■ **ENTRIES PROVIDED**:
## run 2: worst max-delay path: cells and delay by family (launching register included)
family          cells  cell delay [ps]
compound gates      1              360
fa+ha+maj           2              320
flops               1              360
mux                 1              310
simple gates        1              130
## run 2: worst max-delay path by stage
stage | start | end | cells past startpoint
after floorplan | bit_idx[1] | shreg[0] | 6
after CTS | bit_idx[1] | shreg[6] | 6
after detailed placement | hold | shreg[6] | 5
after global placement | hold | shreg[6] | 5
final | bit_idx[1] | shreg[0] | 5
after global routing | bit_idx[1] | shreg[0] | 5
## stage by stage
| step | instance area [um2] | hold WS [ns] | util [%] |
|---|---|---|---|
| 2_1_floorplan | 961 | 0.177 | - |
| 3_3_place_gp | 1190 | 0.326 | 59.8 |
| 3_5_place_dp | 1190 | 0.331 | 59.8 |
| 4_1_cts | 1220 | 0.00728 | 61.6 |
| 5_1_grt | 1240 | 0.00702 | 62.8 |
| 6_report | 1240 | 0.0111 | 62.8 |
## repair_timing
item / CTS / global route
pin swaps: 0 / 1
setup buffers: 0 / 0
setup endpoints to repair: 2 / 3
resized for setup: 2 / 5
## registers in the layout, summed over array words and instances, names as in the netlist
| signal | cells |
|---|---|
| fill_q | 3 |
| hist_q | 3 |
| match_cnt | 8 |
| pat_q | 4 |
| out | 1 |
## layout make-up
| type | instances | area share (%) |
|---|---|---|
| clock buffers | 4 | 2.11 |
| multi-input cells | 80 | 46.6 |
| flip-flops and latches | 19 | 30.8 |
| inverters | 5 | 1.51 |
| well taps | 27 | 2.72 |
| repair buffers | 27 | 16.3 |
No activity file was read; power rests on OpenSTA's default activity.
$ cat config.mk
export PLATFORM = sky130hd
export DESIGN_NAME = pipeline_ctrl
export DESIGN_NICKNAME = d
export VERILOG_FILES = /design/src/rtl/pipeline_ctrl.sv
export SDC_FILE = /design/constraint.sdc
export NUM_CORES = 1
export LEC_CHECK = 0
export BUFFER_PORTS_ARGS = -buffer_cell sky130_fd_sc_hd__buf_2
export CAP_MARGIN = 20
export CORE_UTILIZATION = 40
export CTS_BUF_LIST = sky130_fd_sc_hd__clkbuf_4
export CTS_CLUSTER_SIZE = 30
export DETAILED_ROUTE_END_ITERATION = 10
export PLACE_DENSITY = 0.63
export SYNTH_ARGS = -nofsm -noshare
export SYNTH_HDL_FRONTEND = slang
export SYNTH_SLANG_ARGS = --single-unit
$ cat constraint.sdc
create_clock -name i_clk -period 4.57 [get_ports i_clk]
set_input_delay 0.914 -clock i_clk [delete_from_list [all_inputs] [get_ports i_clk]]
set_output_delay 0.914 -clock i_clk [all_outputs]
set_load 0.02 [all_outputs]
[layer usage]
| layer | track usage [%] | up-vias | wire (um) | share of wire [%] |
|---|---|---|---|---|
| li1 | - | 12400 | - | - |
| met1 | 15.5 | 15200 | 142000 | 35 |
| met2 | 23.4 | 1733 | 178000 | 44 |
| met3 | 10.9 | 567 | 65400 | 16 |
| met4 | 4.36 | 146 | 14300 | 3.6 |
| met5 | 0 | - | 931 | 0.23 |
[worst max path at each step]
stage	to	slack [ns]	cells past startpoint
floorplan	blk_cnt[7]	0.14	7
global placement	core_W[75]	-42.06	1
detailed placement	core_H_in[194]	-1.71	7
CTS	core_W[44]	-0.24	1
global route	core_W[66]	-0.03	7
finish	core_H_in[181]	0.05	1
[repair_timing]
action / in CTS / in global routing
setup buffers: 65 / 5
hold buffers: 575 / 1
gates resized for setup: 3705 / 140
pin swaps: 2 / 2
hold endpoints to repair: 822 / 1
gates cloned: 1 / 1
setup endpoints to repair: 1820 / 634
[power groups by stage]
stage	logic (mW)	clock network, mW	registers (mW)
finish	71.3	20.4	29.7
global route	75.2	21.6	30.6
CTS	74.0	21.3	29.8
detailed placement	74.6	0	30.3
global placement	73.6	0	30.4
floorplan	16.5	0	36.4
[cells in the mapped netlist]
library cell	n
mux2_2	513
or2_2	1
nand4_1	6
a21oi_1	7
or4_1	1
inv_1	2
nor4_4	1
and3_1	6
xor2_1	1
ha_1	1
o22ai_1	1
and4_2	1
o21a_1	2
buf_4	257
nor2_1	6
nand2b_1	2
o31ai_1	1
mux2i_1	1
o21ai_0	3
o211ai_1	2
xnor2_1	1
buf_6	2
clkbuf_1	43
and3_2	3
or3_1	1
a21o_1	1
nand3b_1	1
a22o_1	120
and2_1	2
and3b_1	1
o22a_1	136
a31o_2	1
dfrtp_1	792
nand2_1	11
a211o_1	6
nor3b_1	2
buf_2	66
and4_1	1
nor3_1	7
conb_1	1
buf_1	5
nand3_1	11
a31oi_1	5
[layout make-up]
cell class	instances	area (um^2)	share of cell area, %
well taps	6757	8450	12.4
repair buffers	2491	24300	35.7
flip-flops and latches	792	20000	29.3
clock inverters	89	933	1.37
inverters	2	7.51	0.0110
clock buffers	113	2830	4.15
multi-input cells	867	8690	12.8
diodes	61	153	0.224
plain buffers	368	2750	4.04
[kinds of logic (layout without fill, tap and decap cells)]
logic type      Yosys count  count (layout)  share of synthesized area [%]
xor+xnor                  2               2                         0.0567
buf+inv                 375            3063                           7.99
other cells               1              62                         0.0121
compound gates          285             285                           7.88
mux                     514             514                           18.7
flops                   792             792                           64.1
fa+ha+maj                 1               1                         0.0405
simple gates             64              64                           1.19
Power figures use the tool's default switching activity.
$ cat src/rtl/clk_div_ctrl.sv
// clk_div_ctrl
// Programmable, glitch-free even-ratio clock divider controller. The divided
// clock has period 2*(D+1) source cycles. Start, stop and ratio changes are
// sequenced so that a high phase is never shortened, except by reset.
// Ratio updates use a valid/ready handshake. While running, a new ratio is
// held pending and is applied only at a falling edge of clk_out, which is the
// period boundary.
// Optional feature: define CLK_DIV_CTRL_CNT_EN to add the 16-bit edge_cnt
// output. This output counts the rising edges of clk_out.
module clk_div_ctrl #(
    parameter int               CNT_W   = 8,
    parameter logic [CNT_W-1:0] RST_DIV = '0
) (
    input  logic             clk,
    input  logic             rst_n,
    input  logic             en,
    input  logic [CNT_W-1:0] cfg_div,
    input  logic             cfg_valid,
    output logic             cfg_ready,
    output logic             clk_out,
    output logic             rise_en,
    output logic             busy
`ifdef CLK_DIV_CTRL_CNT_EN
    ,
    output logic [15:0]      edge_cnt
`endif
);

    typedef enum logic [1:0] {
        IDLE = 2'd0,
        RUN  = 2'd1,
        STOP = 2'd2
    } state_t;

    localparam logic [CNT_W-1:0] CNT_ONE = {{(CNT_W-1){1'b0}}, 1'b1};

    state_t           state_reg, state_next;
    logic [CNT_W-1:0] cnt_reg, cnt_next;
    logic [CNT_W-1:0] div_reg, div_next;
    logic [CNT_W-1:0] pend_div_reg, pend_div_next;
    logic             pend_reg, pend_next;
    logic             clk_out_reg, clk_out_next;
    logic             rise_reg, rise_next;

    logic             accept;
    logic             at_term;
    logic             idle_entry;

    // A new ratio can be taken only when no earlier update is still waiting.
    assign accept  = cfg_valid && !pend_reg;
    // The current half phase ends on the edge where the counter reaches the
    // divide field.
    assign at_term = (cnt_reg == div_reg);

    // Next-state and next-output logic for the controller.
    always_comb begin
        state_next    = state_reg;
        cnt_next      = cnt_reg;
        div_next      = div_reg;
        pend_div_next = pend_div_reg;
        pend_next     = pend_reg;
        clk_out_next  = clk_out_reg;
        rise_next     = 1'b0;
        idle_entry    = 1'b0;

        case (state_reg)
            IDLE: begin
                // No clock is running, so a new ratio takes effect at once.
                // This includes an update that arrives on the start edge.
                clk_out_next = 1'b0;
                cnt_next     = '0;
                if (accept) begin
                    div_next = cfg_div;
                end
                if (en) begin
                    state_next = RUN;
                end
            end

            RUN: begin
                if (at_term) begin
                    cnt_next     = '0;
                    clk_out_next = ~clk_out_reg;
                    if (!clk_out_reg) begin
                        rise_next = 1'b1;
                    end else if (pend_reg) begin
                        // Falling edge: the period boundary. Apply the
                        // update that was pending before this edge.
                        div_next  = pend_div_reg;
                        pend_next = 1'b0;
                    end
                end else begin
                    cnt_next = cnt_reg + CNT_ONE;
                end
                // An update accepted here waits for the next boundary. If
                // this edge is itself a boundary, the update waits for the
                // boundary after it.
                if (accept) begin
                    pend_div_next = cfg_div;
                    pend_next     = 1'b1;
                end
                if (!en) begin
                    state_next = STOP;
                end
            end

            STOP: begin
                if (!clk_out_reg) begin
                    // The low phase may be cut short. Leave at once.
                    idle_entry = 1'b1;
                end else if (at_term) begin
                    // Finish the high phase, then leave on the falling edge.
                    clk_out_next = 1'b0;
                    idle_entry   = 1'b1;
                end else begin
                    cnt_next = cnt_reg + CNT_ONE;
                end

                if (idle_entry) begin
                    state_next = IDLE;
                    cnt_next   = '0;
                    pend_next  = 1'b0;
                    // A value handed over on this very edge is newer than any
                    // pending value. Taking it directly means cfg_ready is
                    // never left low while the controller is idle.
                    if (accept) begin
                        div_next = cfg_div;
                    end else if (pend_reg) begin
                        div_next = pend_div_reg;
                    end
                end else if (accept) begin
                    pend_div_next = cfg_div;
                    pend_next     = 1'b1;
                end
            end

            default: begin
                state_next   = IDLE;
                cnt_next     = '0;
                clk_out_next = 1'b0;
                pend_next    = 1'b0;
            end
        endcase
    end

    // State register: reset returns every output to its idle value at once.
    always_ff @(posedge clk or negedge rst_n) begin
        if (!rst_n) begin
            state_reg    <= IDLE;
            cnt_reg      <= '0;
            div_reg      <= RST_DIV;
            pend_div_reg <= '0;
            pend_reg     <= 1'b0;
            clk_out_reg  <= 1'b0;
            rise_reg     <= 1'b0;
        end else begin
            state_reg    <= state_next;
            cnt_reg      <= cnt_next;
            div_reg      <= div_next;
            pend_div_reg <= pend_div_next;
            pend_reg     <= pend_next;
            clk_out_reg  <= clk_out_next;
            rise_reg     <= rise_next;
        end
    end

`ifdef CLK_DIV_CTRL_CNT_EN
    logic [15:0] edge_cnt_reg, edge_cnt_next;

    // Count rising edges of clk_out. The count restarts on every start from
    // idle and holds while idle.
    always_comb begin
        edge_cnt_next = edge_cnt_reg;
        if (state_reg == IDLE && en) begin
            edge_cnt_next = '0;
        end else if (rise_next) begin
            edge_cnt_next = edge_cnt_reg + 16'd1;
        end
    end

    // Edge counter register.
    always_ff @(posedge clk or negedge rst_n) begin
        if (!rst_n) begin
            edge_cnt_reg <= '0;
        end else begin
            edge_cnt_reg <= edge_cnt_next;
        end
    end

    assign edge_cnt = edge_cnt_reg;
`endif

    assign cfg_ready = !pend_reg;
    assign clk_out   = clk_out_reg;
    assign rise_en   = rise_reg;
    assign busy      = (state_reg != IDLE);

endmodule
--- config.mk ---
export PLATFORM = sky130hd
export DESIGN_NAME = rd_tail_flat
export DESIGN_NICKNAME = d
export VERILOG_FILES = /design/src/rtl/rd_tail_if.sv /design/src/rtl/rd_tail.sv /design/src/flat_wrapper.sv
export SDC_FILE = /design/constraint.sdc
export NUM_CORES = 1
export LEC_CHECK = 0
export ABC_AREA = 1
export BUFFER_PORTS_ARGS = -buffer_cell sky130_fd_sc_hd__buf_2
export CAP_MARGIN = 10
export CORE_MARGIN = 4
export CORE_UTILIZATION = 45
export DETAILED_ROUTE_END_ITERATION = 10
export GPL_TIMING_DRIVEN = 0
export PLACE_DENSITY = 0.67
export SYNTH_ARGS = -nofsm -noshare
export SYNTH_HDL_FRONTEND = slang
export SYNTH_SLANG_ARGS = --single-unit
--- constraint.sdc ---
create_clock -name sys_clk -period 1.84 [get_ports sys_clk]
set_clock_uncertainty 0.05 [all_clocks]
set_input_delay 0.276 -clock sys_clk [delete_from_list [all_inputs] [get_ports sys_clk]]
set_output_delay 0.276 -clock sys_clk [all_outputs]
set_load 0.01 [all_outputs]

■ **EXERCISE PROMPT**: Taking the lines of the listing one by one, count those that contain "taps", and answer with the number only.

■ **TASK SOLUTION**: 2